_TASK PROMPT_
Your result should be the lines holding the word "MemWriteEN", copied from the entries below.

○ ○ ○ ○ ○

**src/rtl/pipe_main_ctrl.sv**
```systemverilog
// pipe_main_ctrl
// Registered main-control decode stage between the IF/ID and ID/EX registers.
// The instruction word in ID is decoded into the ID/EX control fields one cycle
// after it is presented. The stage also covers:
//   - load-use stall insertion (with a saturating bubble counter)
//   - branch flush of the ID instruction
//   - sticky trapping of undefined opcodes/functs
//   - a STOP drain/halt state machine
//
// Ports:
//   clk, reset        rising-edge clock, asynchronous active-high reset
//   id_instr          instruction word in ID
//   id_valid          id_instr holds a real instruction
//   br_flush          taken branch/jump resolved in EX; kill the ID instruction
//   ex_valid          ID/EX holds a real instruction
//   RegWriteEN, Mem2RegSEL, MemWriteEN, Beq, Bne, ALUCtrl, ALUSrc, RegDst,
//   JumpSEL           registered ID/EX control fields
//   pc_hold           combinational; freeze PC and IF/ID this cycle
//   halted            registered; machine stopped after a STOP drain
//   illegal           sticky; an undefined opcode/funct was decoded
//   stall_cnt         saturating count of load-use bubbles
module pipe_main_ctrl #(
    parameter int ALUCTRL_W    = 5,
    parameter int ALUSRC_W     = 3,
    parameter int DRAIN_CYCLES = 4,
    parameter int CNT_W        = 16
) (
    input  logic                 clk,
    input  logic                 reset,
    input  logic [31:0]          id_instr,
    input  logic                 id_valid,
    input  logic                 br_flush,
    output logic                 ex_valid,
    output logic                 RegWriteEN,
    output logic                 Mem2RegSEL,
    output logic                 MemWriteEN,
    output logic                 Beq,
    output logic                 Bne,
    output logic [ALUCTRL_W-1:0] ALUCtrl,
    output logic [ALUSRC_W-1:0]  ALUSrc,
    output logic [1:0]           RegDst,
    output logic [1:0]           JumpSEL,
    output logic                 pc_hold,
    output logic                 halted,
    output logic                 illegal,
    output logic [CNT_W-1:0]     stall_cnt
);

    localparam int DRN_W = (DRAIN_CYCLES > 1) ? $clog2(DRAIN_CYCLES) : 1;

    localparam logic [ALUCTRL_W-1:0] AL_ADD = ALUCTRL_W'(0);
    localparam logic [ALUCTRL_W-1:0] AL_SUB = ALUCTRL_W'(1);
    localparam logic [ALUCTRL_W-1:0] AL_AND = ALUCTRL_W'(2);
    localparam logic [ALUCTRL_W-1:0] AL_OR  = ALUCTRL_W'(3);
    localparam logic [ALUCTRL_W-1:0] AL_XOR = ALUCTRL_W'(4);
    localparam logic [ALUCTRL_W-1:0] AL_NOR = ALUCTRL_W'(5);
    localparam logic [ALUCTRL_W-1:0] AL_SLT = ALUCTRL_W'(6);
    localparam logic [ALUCTRL_W-1:0] AL_SLL = ALUCTRL_W'(7);
    localparam logic [ALUCTRL_W-1:0] AL_SRL = ALUCTRL_W'(8);
    localparam logic [ALUCTRL_W-1:0] AL_SRA = ALUCTRL_W'(9);

    localparam logic [ALUSRC_W-1:0] SRC_RT    = ALUSRC_W'(0);
    localparam logic [ALUSRC_W-1:0] SRC_ZIMM  = ALUSRC_W'(1);
    localparam logic [ALUSRC_W-1:0] SRC_SIMM  = ALUSRC_W'(2);
    localparam logic [ALUSRC_W-1:0] SRC_RS    = ALUSRC_W'(3);
    localparam logic [ALUSRC_W-1:0] SRC_SHAMT = ALUSRC_W'(4);

    localparam logic [5:0] OP_RTYPE = 6'd0;
    localparam logic [5:0] OP_BEQ   = 6'd4;
    localparam logic [5:0] OP_BNE   = 6'd5;
    localparam logic [5:0] OP_SW    = 6'd43;
    localparam logic [5:0] OP_STOP  = 6'd63;

    typedef struct packed {
        logic                 regwr;
        logic                 mem2reg;
        logic                 memwr;
        logic                 beq;
        logic                 bne;
        logic [ALUCTRL_W-1:0] aluctrl;
        logic [ALUSRC_W-1:0]  alusrc;
        logic [1:0]           regdst;
        logic [1:0]           jumpsel;
    } ctrl_t;

    typedef enum logic [1:0] {RUN, DRAIN, HALT} state_t;

    // Undefined encodings return an all-zero field set with legal=0.
    function automatic ctrl_t decode(input logic [5:0] op, input logic [5:0] fn,
                                     output logic legal);
        ctrl_t c;
        c     = '0;
        legal = 1'b1;
        case (op)
            6'd0: begin
                c.regwr  = 1'b1;
                c.regdst = 2'd1;
                case (fn)
                    6'd0:        begin c.aluctrl = AL_SLL; c.alusrc = SRC_SHAMT; end
                    6'd2:        begin c.aluctrl = AL_SRL; c.alusrc = SRC_SHAMT; end
                    6'd3:        begin c.aluctrl = AL_SRA; c.alusrc = SRC_SHAMT; end
                    6'd4:        begin c.aluctrl = AL_SLL; c.alusrc = SRC_RS;    end
                    6'd6:        begin c.aluctrl = AL_SRL; c.alusrc = SRC_RS;    end
                    6'd7:        begin c.aluctrl = AL_SRA; c.alusrc = SRC_RS;    end
                    6'd8: begin
                        c.regwr   = 1'b0;
                        c.regdst  = 2'd0;
                        c.jumpsel = 2'd3;
                    end
                    6'd32, 6'd33: c.aluctrl = AL_ADD;
                    6'd34, 6'd35: c.aluctrl = AL_SUB;
                    6'd36:        c.aluctrl = AL_AND;
                    6'd37:        c.aluctrl = AL_OR;
                    6'd38:        c.aluctrl = AL_XOR;
                    6'd39:        c.aluctrl = AL_NOR;
                    6'd42:        c.aluctrl = AL_SLT;
                    default: begin
                        c     = '0;
                        legal = 1'b0;
                    end
                endcase
            end
            6'd2:  c.jumpsel = 2'd1;
            6'd3: begin
                c.jumpsel = 2'd2;
                c.regwr   = 1'b1;
                c.regdst  = 2'd2;
            end
            6'd4:  begin c.aluctrl = AL_SUB; c.beq = 1'b1; end
            6'd5:  begin c.aluctrl = AL_SUB; c.bne = 1'b1; end
            6'd8, 6'd9: begin c.regwr = 1'b1; c.aluctrl = AL_ADD; c.alusrc = SRC_SIMM; end
            6'd12: begin c.regwr = 1'b1; c.aluctrl = AL_AND; c.alusrc = SRC_ZIMM; end
            6'd13: begin c.regwr = 1'b1; c.aluctrl = AL_OR;  c.alusrc = SRC_ZIMM; end
            6'd14: begin c.regwr = 1'b1; c.aluctrl = AL_XOR; c.alusrc = SRC_ZIMM; end
            6'd35: begin c.regwr = 1'b1; c.mem2reg = 1'b1; c.alusrc = SRC_SIMM; end
            6'd43: begin c.memwr = 1'b1; c.alusrc = SRC_SIMM; end
            6'd63: c = '0;  // STOP is consumed by the FSM, never issued
            default: legal = 1'b0;
        endcase
        return c;
    endfunction

    function automatic logic [CNT_W-1:0] sat_inc(input logic [CNT_W-1:0] v);
        return (&v) ? v : v + CNT_W'(1);
    endfunction

    logic [5:0] id_op, id_fn;
    logic [4:0] id_rs, id_rt;
    logic       unused_id_bits;

    assign id_op          = id_instr[31:26];
    assign id_rs          = id_instr[25:21];
    assign id_rt          = id_instr[20:16];
    assign id_fn          = id_instr[5:0];
    assign unused_id_bits = ^id_instr[15:6];

    state_t               state, state_nxt;
    logic [DRN_W-1:0]     drain_cnt, drain_nxt;
    ctrl_t                dec, ctrl_p1;
    logic                 dec_legal;
    logic                 vld_p1;
    logic [4:0]           ex_rt_p1;
    logic [CNT_W-1:0]     stall_cnt_p1;
    logic                 illegal_p1, halted_p1;
    logic                 uses_rt, hazard, hold, stall, load_dec, issue;

    always_comb dec = decode(id_op, id_fn, dec_legal);

    // rt is only a source operand for R-type, branches and stores.
    assign uses_rt = (id_op == OP_RTYPE) | (id_op == OP_BEQ) |
                     (id_op == OP_BNE)   | (id_op == OP_SW);

    assign hazard = vld_p1 & ctrl_p1.mem2reg & (ex_rt_p1 != 5'd0) & id_valid &
                    ((ex_rt_p1 == id_rs) | (uses_rt & (ex_rt_p1 == id_rt)));

    always_comb begin
        state_nxt = state;
        drain_nxt = drain_cnt;
        hold      = 1'b0;
        stall     = 1'b0;
        load_dec  = 1'b0;
        case (state)
            RUN: begin
                if (br_flush) begin
                    hold = 1'b0;
                end else if (hazard) begin
                    hold  = 1'b1;
                    stall = 1'b1;
                end else if (id_valid && id_op == OP_STOP) begin
                    hold      = 1'b1;
                    state_nxt = DRAIN;
                    drain_nxt = DRN_W'(DRAIN_CYCLES - 1);
                end else begin
                    load_dec = id_valid;
                end
            end
            DRAIN: begin
                hold = 1'b1;
                if (drain_cnt == '0) state_nxt = HALT;
                else                 drain_nxt = drain_cnt - DRN_W'(1);
            end
            HALT:    hold = 1'b1;
            default: state_nxt = RUN;
        endcase
    end

    assign issue   = load_dec & dec_legal;
    assign pc_hold = hold & ~reset;

    // ---- ID -> EX stage boundary ----
    always_ff @(posedge clk or posedge reset) begin
        if (reset) begin
            state        <= RUN;
            drain_cnt    <= '0;
            vld_p1       <= 1'b0;
            ctrl_p1      <= '0;
            ex_rt_p1     <= '0;
            stall_cnt_p1 <= '0;
            illegal_p1   <= 1'b0;
            halted_p1    <= 1'b0;
        end else begin
            state     <= state_nxt;
            drain_cnt <= drain_nxt;
            vld_p1    <= issue;
            ctrl_p1   <= issue ? dec : '0;
            ex_rt_p1  <= issue ? id_rt : 5'd0;
            if (stall)
                stall_cnt_p1 <= sat_inc(stall_cnt_p1);
            if (load_dec && !dec_legal)
                illegal_p1 <= 1'b1;
            // Registered off the HALT state, so it rises one edge after entry.
            halted_p1 <= (state == HALT);
        end
    end

    assign ex_valid   = vld_p1;
    assign RegWriteEN = ctrl_p1.regwr;
    assign Mem2RegSEL = ctrl_p1.mem2reg;
    assign MemWriteEN = ctrl_p1.memwr;
    assign Beq        = ctrl_p1.beq;
    assign Bne        = ctrl_p1.bne;
    assign ALUCtrl    = ctrl_p1.aluctrl;
    assign ALUSrc     = ctrl_p1.alusrc;
    assign RegDst     = ctrl_p1.regdst;
    assign JumpSEL    = ctrl_p1.jumpsel;
    assign halted     = halted_p1;
    assign illegal    = illegal_p1;
    assign stall_cnt  = stall_cnt_p1;

endmodule

```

○ ○ ○ ○ ○

_EXERCISE RESULT_
//   RegWriteEN, Mem2RegSEL, MemWriteEN, Beq, Bne, ALUCtrl, ALUSrc, RegDst,
    output logic                 MemWriteEN,
    assign MemWriteEN = ctrl_p1.memwr;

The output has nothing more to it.